- Task to carry out
Lines from the top of the listing down to the one with "set_input_delay 0.384 -clock", inclusive, are to be copied exactly.

- Material supplied
### config.mk
export PLATFORM = sky130hd
export DESIGN_NAME = aes_arbiter
export DESIGN_NICKNAME = d
export VERILOG_FILES = /design/src/rtl/aes_arbiter.sv
export SDC_FILE = /design/constraint.sdc
export NUM_CORES = 1
export LEC_CHECK = 0
export CORE_AREA = 5 5 606 608
export CTS_BUF_LIST = sky130_fd_sc_hd__clkbuf_16
export DETAILED_ROUTE_END_ITERATION = 16
export DIE_AREA = 0 0 611 613
export PLACE_DENSITY = 0.3
export SLEW_MARGIN = 15
export SYNTH_ARGS = -nofsm -noshare
export SYNTH_HDL_FRONTEND = slang
export SYNTH_SLANG_ARGS = --single-unit
### constraint.sdc
create_clock -name clk -period 1.92 [get_ports clk]
set_input_delay 0.384 -clock clk [delete_from_list [all_inputs] [get_ports clk]]
set_output_delay 0.384 -clock clk [all_outputs]
set_load 0.02 [all_outputs]
$ cat config.mk
export PLATFORM = sky130hd
export DESIGN_NAME = spi_flash_arbiter
export DESIGN_NICKNAME = d
export VERILOG_FILES = /design/src/rtl/spi_arb_pkg.sv /design/src/rtl/spi_arb_sync.sv /design/src/rtl/spi_flash_arbiter.sv
export SDC_FILE = /design/constraint.sdc
export NUM_CORES = 1
export LEC_CHECK = 0
export CORE_MARGIN = 1
export CORE_UTILIZATION = 55
export DETAILED_ROUTE_END_ITERATION = 6
export GPL_TIMING_DRIVEN = 0
export HOLD_SLACK_MARGIN = 0.15
export PLACE_DENSITY = 0.85
export SYNTH_ARGS = -nofsm -noshare
export SYNTH_HDL_FRONTEND = slang
export SYNTH_SLANG_ARGS = --single-unit
$ cat constraint.sdc
create_clock -name clk -period 2.9 [get_ports clk]
set_input_delay 0.725 -clock clk [delete_from_list [all_inputs] [get_ports clk]]
set_output_delay 0.725 -clock clk [all_outputs]
set_load 0.1 [all_outputs]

- Task response
### config.mk
export PLATFORM = sky130hd
export DESIGN_NAME = aes_arbiter
export DESIGN_NICKNAME = d
export VERILOG_FILES = /design/src/rtl/aes_arbiter.sv
export SDC_FILE = /design/constraint.sdc
export NUM_CORES = 1
export LEC_CHECK = 0
export CORE_AREA = 5 5 606 608
export CTS_BUF_LIST = sky130_fd_sc_hd__clkbuf_16
export DETAILED_ROUTE_END_ITERATION = 16
export DIE_AREA = 0 0 611 613
export PLACE_DENSITY = 0.3
export SLEW_MARGIN = 15
export SYNTH_ARGS = -nofsm -noshare
export SYNTH_HDL_FRONTEND = slang
export SYNTH_SLANG_ARGS = --single-unit
### constraint.sdc
create_clock -name clk -period 1.92 [get_ports clk]
set_input_delay 0.384 -clock clk [delete_from_list [all_inputs] [get_ports clk]]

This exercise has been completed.